The primary aim of this project is to create a reliable and accurate heart disease prediction system that can serve both patients and healthcare centers, particularly in medical institutions. The system should not only predict the likelihood of heart disease but also offer meaningful insights and advice through an inference engine.

The specific objectives of this study are:

• To design and implement a heart disease prediction model tailored for use in hospitals and medical centers.
• To develop an inference engine that provides expert knowledge and recommendations based on the prediction output and patient data.
• To create a user-friendly web interface that allows easy interaction with the prediction system.

Methodology

The project methodology is centered around the development and evaluation of machine learning models. I began by collecting and preprocessing a dataset containing relevant patient data, such as age, gender, blood pressure, cholesterol levels, and other health indicators. The data was then split into training and testing sets to evaluate the performance of the models.

The machine learning models were trained using the training data, and various performance metrics, such as accuracy, precision, recall, and F1-score, were calculated to compare the models. The best-performing model was selected for deployment in the web application.

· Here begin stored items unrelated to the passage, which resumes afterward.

$ cat config.mk
export PLATFORM = sky130hd
export DESIGN_NAME = cisd_core
export DESIGN_NICKNAME = d
export VERILOG_FILES = /design/src/hdl/cisd_pkg.sv /design/src/hdl/cisd_core.sv /design/src/hdl/cisd_ea.sv /design/src/hdl/cisd_nzv.sv
export SDC_FILE = /design/constraint.sdc
export NUM_CORES = 1
export LEC_CHECK = 0
export BUFFER_PORTS_ARGS = -buffer_cell sky130_fd_sc_hd__buf_2
export CAP_MARGIN = 20
export CELL_PAD_IN_SITES_DETAIL_PLACEMENT = 1
export CELL_PAD_IN_SITES_GLOBAL_PLACEMENT = 1
export CORE_ASPECT_RATIO = 1.2
export CORE_MARGIN = 3
export CORE_UTILIZATION = 46
export DETAILED_ROUTE_END_ITERATION = 16
export PLACE_DENSITY_LB_ADDON = 0.1
export SLEW_MARGIN = 20
export SYNTH_ARGS = -nofsm -noshare
export SYNTH_HDL_FRONTEND = slang
export SYNTH_SLANG_ARGS = --single-unit
$ cat constraint.sdc
create_clock -name sys_clk -period 5.07 [get_ports sys_clk]
set_input_delay 0.2535 -clock sys_clk [delete_from_list [all_inputs] [get_ports sys_clk]]
set_output_delay 0.2535 -clock sys_clk [all_outputs]
set_load 0.1 [all_outputs]
$ cat src/hdl/cisd_pkg.sv
package cisd_pkg;

    localparam logic [7:0] OP_SWI = 8'h83;
    localparam logic [7:0] OP_TAP = 8'h84;
    localparam logic [7:0] OP_TPA = 8'h85;
    localparam logic [7:0] OP_TXS = 8'h94;
    localparam logic [7:0] OP_TSX = 8'h95;
    localparam logic [7:0] OP_TAX = 8'h97;
    localparam logic [7:0] OP_TXA = 8'h9f;
    localparam logic [7:0] OP_WAIT = 8'h8f;
    localparam logic [7:0] OP_PREFIX = 8'h9e;
    localparam logic [7:0] OP_TSTA = 8'h4d;
    localparam logic [7:0] OP_TSTX = 8'h5d;

    localparam int CCR_V = 7;
    localparam int CCR_I = 3;
    localparam int CCR_N = 2;
    localparam int CCR_Z = 1;
    localparam int CCR_C = 0;
    localparam logic [7:0] CCR_RESET = 8'h68;
    localparam logic [7:0] CCR_FIXED = 8'h60;

    localparam logic [15:0] PC_RESET = 16'hc000;
    localparam logic [15:0] SP_RESET = 16'h00ff;
    localparam logic [15:0] VEC_HI = 16'hfffc;
    localparam logic [15:0] VEC_LO = 16'hfffd;
    localparam logic [2:0] PUSH_LAST = 3'h4;
    localparam int SWI_CYCLES = 9;

    typedef enum logic [3:0] {
        ST_FETCH = 4'b0000,
        ST_OPB1 = 4'b0001,
        ST_OPB2 = 4'b0010,
        ST_RD = 4'b0011,
        ST_DST = 4'b0100,
        ST_WR = 4'b0101,
        ST_REL = 4'b0110,
        ST_PUSH = 4'b0111,
        ST_VECH = 4'b1000,
        ST_VECL = 4'b1001,
        ST_IDLE = 4'b1010,
        ST_HALT = 4'b1011
    } cisd_state_e;

    typedef enum logic [3:0] {
        MD_NONE = 4'b0000,
        MD_IMM = 4'b0001,
        MD_DIR = 4'b0010,
        MD_EXT = 4'b0011,
        MD_IX = 4'b0100,
        MD_IX1 = 4'b0101,
        MD_IX2 = 4'b0110,
        MD_SP1 = 4'b0111,
        MD_SP2 = 4'b1000,
        MD_IX1P = 4'b1001,
        MD_DD = 4'b1010,
        MD_DIXP = 4'b1011,
        MD_IMD = 4'b1100,
        MD_IXPD = 4'b1101,
        MD_DREL = 4'b1110
    } cisd_mode_e;

    typedef enum logic [3:0] {
        KD_NOP = 4'b0000,
        KD_XFER = 4'b0001,
        KD_TSTR = 4'b0010,
        KD_TST = 4'b0011,
        KD_LDA = 4'b0100,
        KD_MOV = 4'b0101,
        KD_CBEQ = 4'b0110,
        KD_BRBIT = 4'b0111,
        KD_SWI = 4'b1000,
        KD_WAIT = 4'b1001
    } cisd_kind_e;

    typedef struct packed {
        cisd_kind_e kind;
        cisd_mode_e mode;
    } cisd_dec_s;

    typedef struct packed {
        logic [15:0] addr;
        logic rd;
        logic wr;
        logic [7:0] wdata;
    } cisd_bus_s;

    localparam cisd_bus_s BUS_IDLE = '{16'h0000, 1'b0, 1'b0, 8'h00};

    function automatic cisd_dec_s cisd_decode(input logic pre,
                                              input logic [7:0] op);
        cisd_dec_s d;
        d = '{KD_NOP, MD_NONE};
        if (pre) begin
            case (op)
                8'h6d: d = '{KD_TST, MD_SP1};
                8'he6: d = '{KD_LDA, MD_SP1};
                8'hd6: d = '{KD_LDA, MD_SP2};
                default: d = '{KD_NOP, MD_NONE};
            endcase
        end else begin
            casez (op)
                8'h0?: d = '{KD_BRBIT, MD_DREL};
                8'h3d: d = '{KD_TST, MD_DIR};
                8'h6d: d = '{KD_TST, MD_IX1};
                8'h7d: d = '{KD_TST, MD_IX};
                8'h4d, 8'h5d: d = '{KD_TSTR, MD_NONE};
                8'h4e: d = '{KD_MOV, MD_DD};
                8'h5e: d = '{KD_MOV, MD_DIXP};
                8'h6e: d = '{KD_MOV, MD_IMD};
                8'h7e: d = '{KD_MOV, MD_IXPD};
                8'h61: d = '{KD_CBEQ, MD_IX1P};
                8'ha6: d = '{KD_LDA, MD_IMM};
                8'hb6: d = '{KD_LDA, MD_DIR};
                8'hc6: d = '{KD_LDA, MD_EXT};
                8'hd6: d = '{KD_LDA, MD_IX2};
                8'he6: d = '{KD_LDA, MD_IX1};
                8'hf6: d = '{KD_LDA, MD_IX};
                8'h83: d = '{KD_SWI, MD_NONE};
                8'h8f: d = '{KD_WAIT, MD_NONE};
                8'h84, 8'h85, 8'h94, 8'h95, 8'h97, 8'h9f:
                    d = '{KD_XFER, MD_NONE};
                default: d = '{KD_NOP, MD_NONE};
            endcase
        end
        return d;
    endfunction : cisd_decode

endpackage : cisd_pkg

$ cat src/hdl/cisd_core.sv
// Overview of operation
// - Software trap pushes PC low, PC high, X, A, flags; masks; vectors; 9 cycles
// - Wait clears the mask and halts the core until an interrupt
// - Test sets N and Z from A, X or memory, clears V
// - Stack offset modes add offset to stack pointer, after a prefix byte
// - Extended mode fetches address high byte then low byte
// - 16-bit indexed offset fetched high then low, added to index pair
// - Direct-to-direct move copies source byte to destination address
// - Direct-to-indexed move writes at index pair, then increments it
// - Indexed-to-direct move reads at index pair, stores, then increments
// - Immediate-to-direct move writes the immediate byte to destination
// - Offset indexed post-increment uses pair plus offset, then increments
// - Direct branch forms carry address then signed offset added if taken
`timescale 1ns/10ps
`default_nettype none
module cisd_core import cisd_pkg::*; (
    // Clock and reset
    input wire logic sys_clk,
    input wire logic rstn,
    // Memory bus, read data combinational from the address
    output var cisd_bus_s mem_bus_q,
    input wire logic [7:0] mem_rdata,
    // Wake from wait
    input wire logic irq_req,
    output logic halted_q,
    // Programmer-visible registers
    output logic [15:0] pc_q,
    output logic [15:0] stackptr_q,
    output logic [7:0] acc_q,
    output logic [7:0] index_low_q,
    output logic [7:0] index_high_q,
    output logic [7:0] condition_flags_q
);
    cisd_state_e st_q, st_d;
    cisd_mode_e mode_q, mode_d;
    cisd_kind_e kind_q, kind_d;
    cisd_dec_s dec;
    cisd_bus_s bus_d;
    logic [7:0] op_q, op_d, t_q, t_d, acc_d, xl_d, xh_d, flags_d, nzv_val;
    logic [7:0] nzv_flags, push_byte;
    logic [15:0] pc_d, sp_d, ea_q, ea_d, ea_addr, hx;
    logic [2:0] cnt_q, cnt_d;
    logic pre_q, pre_d, halt_d, bit_val;

    assign hx = {index_high_q, index_low_q};

    cisd_ea u_ea (
        .mode(mode_q),
        .hx(hx),
        .sp(stackptr_q),
        .hi(t_q),
        .lo(mem_rdata),
        .wide(st_q == ST_OPB2),
        .addr(ea_addr)
    );

    assign nzv_val = (st_q == ST_FETCH) ?
        ((mem_rdata == OP_TSTX) ? index_low_q : acc_q) :
        ((st_q == ST_WR) ? t_q : mem_rdata);

    cisd_nzv u_nzv (
        .val(nzv_val),
        .flags_in(condition_flags_q),
        .flags_out(nzv_flags)
    );

    always_comb begin
        dec = cisd_decode(pre_q, mem_rdata);
        st_d = st_q;
        mode_d = mode_q;
        kind_d = kind_q;
        op_d = op_q;
        pre_d = pre_q;
        t_d = t_q;
        ea_d = ea_q;
        cnt_d = cnt_q;
        pc_d = pc_q;
        sp_d = stackptr_q;
        acc_d = acc_q;
        xl_d = index_low_q;
        xh_d = index_high_q;
        flags_d = condition_flags_q;
        halt_d = halted_q;
        bit_val = mem_rdata[op_q[3:1]];
        case (st_q)
            ST_FETCH: begin
                pc_d = pc_q + 16'h0001;
                if (!pre_q && mem_rdata == OP_PREFIX) begin
                    pre_d = 1'b1;
                end else begin
                    pre_d = 1'b0;
                    op_d = mem_rdata;
                    mode_d = dec.mode;
                    kind_d = dec.kind;
                    case (dec.kind)
                        KD_XFER: begin
                            case (mem_rdata)
                                OP_TAP: begin
                                    flags_d = acc_q | CCR_FIXED;
                                    st_d = ST_IDLE;
                                end
                                OP_TPA: acc_d = condition_flags_q;
                                OP_TAX: xl_d = acc_q;
                                OP_TXA: acc_d = index_low_q;
                                OP_TSX: begin
                                    {xh_d, xl_d} = stackptr_q + 16'h0001;
                                    st_d = ST_IDLE;
                                end
                                OP_TXS: begin
                                    sp_d = hx - 16'h0001;
                                    st_d = ST_IDLE;
                                end
                                default: st_d = ST_FETCH;
                            endcase
                        end
                        KD_TSTR: flags_d = nzv_flags;
                        KD_SWI: begin
                            cnt_d = 3'h0;
                            st_d = ST_PUSH;
                        end
                        KD_WAIT: begin
                            flags_d[CCR_I] = 1'b0;
                            halt_d = 1'b1;
                            st_d = ST_HALT;
                        end
                        KD_NOP: st_d = ST_FETCH;
                        default: begin
                            if (dec.mode == MD_IX || dec.mode == MD_IXPD) begin
                                ea_d = hx;
                                st_d = ST_RD;
                            end else begin
                                st_d = ST_OPB1;
                            end
                        end
                    endcase
                end
            end
            ST_OPB1: begin
                pc_d = pc_q + 16'h0001;
                case (mode_q)
                    MD_IMM: begin
                        acc_d = mem_rdata;
                        flags_d = nzv_flags;
                        st_d = ST_FETCH;
                    end
                    MD_IMD: begin
                        t_d = mem_rdata;
                        st_d = ST_DST;
                    end
                    MD_EXT, MD_IX2, MD_SP2: begin
                        t_d = mem_rdata;
                        st_d = ST_OPB2;
                    end
                    MD_IX1, MD_SP1, MD_IX1P: begin
                        ea_d = ea_addr;
                        st_d = ST_RD;
                    end
                    default: begin
                        ea_d = {8'h00, mem_rdata};
                        st_d = ST_RD;
                    end
                endcase
            end
            ST_OPB2: begin
                pc_d = pc_q + 16'h0001;
                ea_d = ea_addr;
                st_d = ST_RD;
            end
            ST_RD: begin
                st_d = ST_FETCH;
                case (kind_q)
                    KD_LDA: begin
                        acc_d = mem_rdata;
                        flags_d = nzv_flags;
                    end
                    KD_TST: flags_d = nzv_flags;
                    KD_CBEQ: begin
                        t_d = {7'h00, acc_q == mem_rdata};
                        {xh_d, xl_d} = hx + 16'h0001;
                        st_d = ST_REL;
                    end
                    KD_BRBIT: begin
                        flags_d[CCR_C] = bit_val;
                        t_d = {7'h00, bit_val ^ op_q[0]};
                        st_d = ST_REL;
                    end
                    KD_MOV: begin
                        t_d = mem_rdata;
                        if (mode_q == MD_DIXP) begin
                            ea_d = hx;
                            st_d = ST_WR;
                        end else begin
                            st_d = ST_DST;
                        end
                    end
                    default: st_d = ST_FETCH;
                endcase
            end
            ST_DST: begin
                pc_d = pc_q + 16'h0001;
                ea_d = {8'h00, mem_rdata};
                st_d = ST_WR;
            end
            ST_WR: begin
                flags_d = nzv_flags;
                if (mode_q == MD_DIXP || mode_q == MD_IXPD) begin
                    {xh_d, xl_d} = hx + 16'h0001;
                end
                st_d = ST_FETCH;
            end
            ST_REL: begin
                // Taken offset is relative to the address after the offset byte
                pc_d = pc_q + 16'h0001 + (t_q[0] ?
                    {{8{mem_rdata[7]}}, mem_rdata} : 16'h0000);
                st_d = ST_FETCH;
            end
            ST_PUSH: begin
                sp_d = stackptr_q - 16'h0001;
                cnt_d = cnt_q + 3'h1;
                if (cnt_q == PUSH_LAST) begin
                    flags_d[CCR_I] = 1'b1;
                    st_d = ST_VECH;
                end
            end
            ST_VECH: begin
                pc_d[15:8] = mem_rdata;
                st_d = ST_VECL;
            end
            ST_VECL: begin
                pc_d[7:0] = mem_rdata;
                st_d = ST_IDLE;
            end
            ST_IDLE: st_d = ST_FETCH;
            ST_HALT: begin
                // Core stays frozen, bus idle, until the wake request
                if (irq_req) begin
                    halt_d = 1'b0;
                    st_d = ST_FETCH;
                end
            end
            default: st_d = ST_FETCH;
        endcase
        case (cnt_d)
            3'h0: push_byte = pc_d[7:0];
            3'h1: push_byte = pc_d[15:8];
            3'h2: push_byte = xl_d;
            3'h3: push_byte = acc_d;
            default: push_byte = flags_d;
        endcase
        bus_d = BUS_IDLE;
        case (st_d)
            ST_FETCH, ST_OPB1, ST_OPB2, ST_DST, ST_REL: begin
                bus_d.addr = pc_d;
                bus_d.rd = 1'b1;
            end
            ST_RD: begin
                bus_d.addr = ea_d;
                bus_d.rd = 1'b1;
            end
            ST_WR: begin
                bus_d.addr = ea_d;
                bus_d.wr = 1'b1;
                bus_d.wdata = t_d;
            end
            ST_PUSH: begin
                bus_d.addr = sp_d;
                bus_d.wr = 1'b1;
                bus_d.wdata = push_byte;
            end
            ST_VECH: begin
                bus_d.addr = VEC_HI;
                bus_d.rd = 1'b1;
            end
            ST_VECL: begin
                bus_d.addr = VEC_LO;
                bus_d.rd = 1'b1;
            end
            default: bus_d = BUS_IDLE;
        endcase
    end

    always_ff @(posedge sys_clk or negedge rstn) begin
        if (!rstn) begin
            st_q <= ST_FETCH;
            mode_q <= MD_NONE;
            kind_q <= KD_NOP;
            op_q <= 8'h00;
            pre_q <= 1'b0;
            t_q <= 8'h00;
            ea_q <= 16'h0000;
            cnt_q <= 3'h0;
        end else begin
            st_q <= st_d;
            mode_q <= mode_d;
            kind_q <= kind_d;
            op_q <= op_d;
            pre_q <= pre_d;
            t_q <= t_d;
            ea_q <= ea_d;
            cnt_q <= cnt_d;
        end
    end

    always_ff @(posedge sys_clk or negedge rstn) begin
        if (!rstn) begin
            pc_q <= PC_RESET;
            stackptr_q <= SP_RESET;
            acc_q <= 8'h00;
            index_low_q <= 8'h00;
            index_high_q <= 8'h00;
            condition_flags_q <= CCR_RESET;
        end else begin
            pc_q <= pc_d;
            stackptr_q <= sp_d;
            acc_q <= acc_d;
            index_low_q <= xl_d;
            index_high_q <= xh_d;
            condition_flags_q <= flags_d;
        end
    end

    // First access after reset is the opcode read at the reset address
    always_ff @(posedge sys_clk or negedge rstn) begin
        if (!rstn) begin
            mem_bus_q <= '{PC_RESET, 1'b1, 1'b0, 8'h00};
            halted_q <= 1'b0;
        end else begin
            mem_bus_q <= bus_d;
            halted_q <= halt_d;
        end
    end
endmodule : cisd_core
`default_nettype wire

$ cat src/hdl/cisd_ea.sv
`timescale 1ns/10ps
`default_nettype none
module cisd_ea import cisd_pkg::*; (
    // Addressing mode and bases
    input wire cisd_mode_e mode,
    input wire logic [15:0] hx,
    input wire logic [15:0] sp,
    // Offset bytes
    input wire logic [7:0] hi,
    input wire logic [7:0] lo,
    input wire logic wide,
    // Result
    output logic [15:0] addr
);
    logic [15:0] base;
    logic [15:0] off;

    // High byte first, low byte second
    assign off = wide ? {hi, lo} : {8'h00, lo};
    always_comb begin
        case (mode)
            MD_EXT: base = 16'h0000;
            MD_SP1, MD_SP2: base = sp;
            default: base = hx;
        endcase
    end
    assign addr = base + off;
endmodule : cisd_ea
`default_nettype wire

$ cat src/hdl/cisd_nzv.sv
`timescale 1ns/10ps
`default_nettype none
module cisd_nzv import cisd_pkg::*; (
    // Tested value and current flags
    input wire logic [7:0] val,
    input wire logic [7:0] flags_in,
    // Updated flags
    output logic [7:0] flags_out
);
    // Only N, Z and V move; H, I and C pass through
    always_comb begin
        flags_out = flags_in;
        flags_out[CCR_V] = 1'b0;
        flags_out[CCR_N] = val[7];
        flags_out[CCR_Z] = (val == 8'h00);
    end
endmodule : cisd_nzv
`default_nettype wire

==> run metrics <==
dpl cell area around 13,000 um2; starting density of the core a little under half; antenna-violating nets left 0; CP Capture Type register; final count of pins violating max slew 0; Post-synth EDFFs 0; Setup Viol. Count Final 0; H-tree depth 4; Num Clock Sinks 129; remaining global-route overflow 0; Pleak between 5 and 6 nW; CP top delay family compound AO/OA/AOI/OAI gates; proportion of layout cells with a drive suffix above 1 15.6%; xor and xnor area share after synthesis 5.87%; Buf/Inv on CP 0; Final period util roughly nine tenths; RSZ-0062 raised after global routing false; # rows 63; HPWL Detailed 44,000 um; Post-Syn Area 11,900 um2; f_max 0.219 GHz; largest net degree at the start of global routing 77; setup TNS 0 ns; die area ~28,000 um2; fin crit period 4.57 ns; register area share after synthesis 27.2%; drt drc 0; Die X between 150 and 200 um; Crit path largest cell delay 0.71 ns; Clock Root Buffer clkbuf_16; R2R Path End mem_bus_q[17]; initial DRC count 1,855; Synth Net Count 1,568; Fill cells between 3,000 and 4,000; crit-path most repeated cell o21ai_0; PD cells 777 nW/um2; Primary FF master, synth dfrtp_1; Worst EP arrival 4.86 ns; Syn Inst Count 1,518; final instance area ~13,000 um2; commonest cells after routing, fill and taps aside nand2_1 (122), nor2_1 (120), dfrtp_1 (113); Yosys warnings 0; All-Layer GR Usage 41.0%; Final Hold Fails 0; Clock Skew 0.0162 ns; Max-cap violations 0; largest family of logic cells by synthesized area compound AO/OA/AOI/OAI gates; compound-cell area share of the yosys netlist between 30 and 40%; area grow syn2layout 12.5%; Worst Setup Path Type reg2reg; HP Class in2reg; R2R Setup Slk 0.50 ns; Post-Synth Simple-Gate Area between 20% and 30%; GP Congestion about 1.0; adder-cell share of the synthesized area 4.22%; Chip Height 182 um; Wirelength per Cell ~30 um; share of power burned in the clock network approximately 12%; cell chain of the critical path nor3b_2 -> nor2b_1 -> a21o_1 -> a22o_1 -> ha_1 -> a211oi_1 -> o21ai_0 -> a31oi_1 -> xnor2_1 -> a2111oi_0 -> a21oi_1 -> o21ai_0 -> o221ai_1; Min-Delay Startpoint irq_req; Int Pwr about 0.0042 W; Max clock buf depth 2; drt via density 7.21; overall power about 0.010 W; startpoint types register; initial antenna violation count 1; sequential power share 20.0%; hold path depth 2; Gate power share 67.7%; Synth Register Bits 129; drt total wl 58,000 um; worst-path maximum fanout 16; Slew HR 27.7%; router iterations before antenna repair 7; vias in the first global route 14,100; fin nets 1,635; slowest stage cell on the critical path a2111oi_0; status complete, no violations; io pins 102; Buffers on Ports 101; setup bufs post-CTS 0; worst slew pin tran between 1 and 1.5 ns; highest routed layer met5; Async SR Flop Fraction 100%; clk slew on worst S/H paths 0.06 ns; core area 25,100 um2; Worst Hold Path EP halted_q; routed length on met2 approximately 27,000 um; multiplexer area fraction after synthesis ~1.9%; Mapped Avg Cell Area approximately 8 um2; r2r startpoint mode_q[0]; Worst-Skew Late Latency 0.44 ns; CTS tree done; Net Sw Frac around 60%; leading cell type in the layout, fill and taps excluded nand2_1; total CTS buffers 17; Via Count 13,900; met3 WL post-DR 5100 um; VDD IR max 0.441 mV; Critical Path RT 5.36 ns; switching power approximately 0.0063 W; Util after Layout 53.4%; count of distinct cell types in the synthesized netlist 91; met1 wire length ~21,000 um; r2r worst-path depth 13; first-pass GRT wire length 88,000 um
-- per-stage QoR --
stage	instances	hold WS, ns	setup WS (ns)
floorplan	1518	-0.0421	0.934
detailed placement	1890	0.330	0.500
finish	1925	0.0942	0.496
global route	1923	0.0824	0.193
global placement	1890	0.316	0.640
CTS	1923	0.0672	0.386
File: config.mk
export PLATFORM = sky130hd
export DESIGN_NAME = cfdt_data_timing
export DESIGN_NICKNAME = d
export VERILOG_FILES = /design/src/core/cfdt_pkg.sv /design/src/core/cfdt_sync3.sv /design/src/core/cfdt_tick_div.sv /design/src/core/cfdt_data_timing.sv
export VERILOG_INCLUDE_DIRS = /design/src /design/src/core
export SDC_FILE = /design/constraint.sdc
export NUM_CORES = 1
export LEC_CHECK = 0
export ABC_AREA = 1
export BUFFER_PORTS_ARGS = -buffer_cell sky130_fd_sc_hd__buf_4
export CAP_MARGIN = 5
export CELL_PAD_IN_SITES_DETAIL_PLACEMENT = 1
export CELL_PAD_IN_SITES_GLOBAL_PLACEMENT = 2
export CORE_MARGIN = 2
export CORE_UTILIZATION = 32
export CTS_CLUSTER_SIZE = 40
export DETAILED_ROUTE_END_ITERATION = 12
export HOLD_SLACK_MARGIN = 0.08
export PLACE_DENSITY_LB_ADDON = 0.1
export RECOVER_POWER = 50
export SLEW_MARGIN = 20
export SYNTH_ARGS = -nofsm -noshare
export SYNTH_HDL_FRONTEND = slang
export SYNTH_SLANG_ARGS = --single-unit
File: constraint.sdc
create_clock -name sys_clk -period 5.6 [get_ports sys_clk]
set_input_delay 1.68 -clock sys_clk [delete_from_list [all_inputs] [get_ports sys_clk]]
set_output_delay 1.68 -clock sys_clk [all_outputs]
set_load 0.03 [all_outputs]
File: src/core/cfdt_cfg.svh
`ifndef CFDT_CFG_SVH
`define CFDT_CFG_SVH

// ****************************************
// Register offsets
// ****************************************
`define CFDT_OFS_DBT 8'h00
`define CFDT_OFS_TDC 8'h04
`define CFDT_OFS_TBC 8'h08
`define CFDT_OFS_TSCON 8'h0C
`define CFDT_OFS_MODE 8'h10
`define CFDT_OFS_STAT 8'h14

// ****************************************
// Field positions
// ****************************************
`define CFDT_DBT_PRE_LSB 24
`define CFDT_DBT_SEG1_LSB 16
`define CFDT_DBT_SEG2_LSB 8
`define CFDT_DBT_SJW_LSB 0
`define CFDT_TDC_FILT_BIT 25
`define CFDT_TDC_ID12_BIT 24
`define CFDT_TDC_MODE_LSB 16
`define CFDT_TDC_OFS_LSB 8
`define CFDT_TDC_VAL_LSB 0
`define CFDT_TS_RES_BIT 18
`define CFDT_TS_EOF_BIT 17
`define CFDT_TS_EN_BIT 16
`define CFDT_TS_PRE_LSB 0
`define CFDT_MODE_OP_LSB 0
`define CFDT_MODE_RSD_BIT 4
`define CFDT_STAT_MEAS_LSB 0
`define CFDT_STAT_SSP_LSB 8
`define CFDT_STAT_PHASE_LSB 24
`define CFDT_STAT_DATA_BIT 28

// ****************************************
// Reset values and codes
// ****************************************
`define CFDT_PRE_RST 8'h00
`define CFDT_SEG1_RST 5'h0E
`define CFDT_SEG2_RST 4'h3
`define CFDT_SJW_RST 4'h3
`define CFDT_TDC_MODE_RST 2'h2
`define CFDT_TDC_OFS_RST 7'h10
`define CFDT_TDC_VAL_RST 6'h00
`define CFDT_TBC_RST 32'h00000000
`define CFDT_TB_PRE_RST 10'h000
`define CFDT_OPMODE_RST 3'h4
`define CFDT_OPMODE_CFG 3'h4

// ****************************************
// Timing counts
// ****************************************
`define CFDT_DELAY_MAX 6'h3F

`endif

File: src/core/cfdt_pkg.sv
package cfdt_pkg;

    typedef enum logic [1:0] {
        CFDT_PH_SYNC = 2'b00,
        CFDT_PH_SEG1 = 2'b01,
        CFDT_PH_SEG2 = 2'b10
    } cfdt_phase_t;

    typedef enum logic [1:0] {
        CFDT_COMP_OFF = 2'b00,
        CFDT_COMP_MANUAL = 2'b01,
        CFDT_COMP_AUTO = 2'b10,
        CFDT_COMP_AUTO_ALT = 2'b11
    } cfdt_comp_mode_t;

endpackage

The web application was built using Flask, a lightweight web framework for Python. The application allows users to input patient data and receive predictions from the machine learning model. The inference engine, built using a knowledge base of medical rules, provides additional insights and advice based on the prediction results.

Scope of Study

The scope of this study is focused on developing a heart disease prediction system for researchers, hospitals, and medical clinics. Initially, the system will be implemented at the healthcare center within Anchor University, with the potential to expand to other medical institutions across Nigeria. Limitations

There are some limitations to this study that should be noted. The first release of the heart disease prediction system may not include all the desired features, such as a fully developed knowledge base or all functionalities required by medical practitioners. Additionally, the system's performance may be limited by the quality and size of the dataset used for training the models. Future work will focus on improving the system by incorporating more comprehensive datasets and enhancing the knowledge base for the inference engine.

Conclusion

The development of a heart disease prediction system using machine learning techniques has the potential to significantly impact the early detection and prevention of heart disease. By providing healthcare professionals with a tool that can predict the likelihood of heart disease and offer expert advice, this system can contribute to better patient outcomes and reduce the burden of cardiovascular diseases globally. While there are some limitations to the current implementation, future improvements will continue to enhance the system's accuracy and functionality, making it a valuable resource for medical institutions.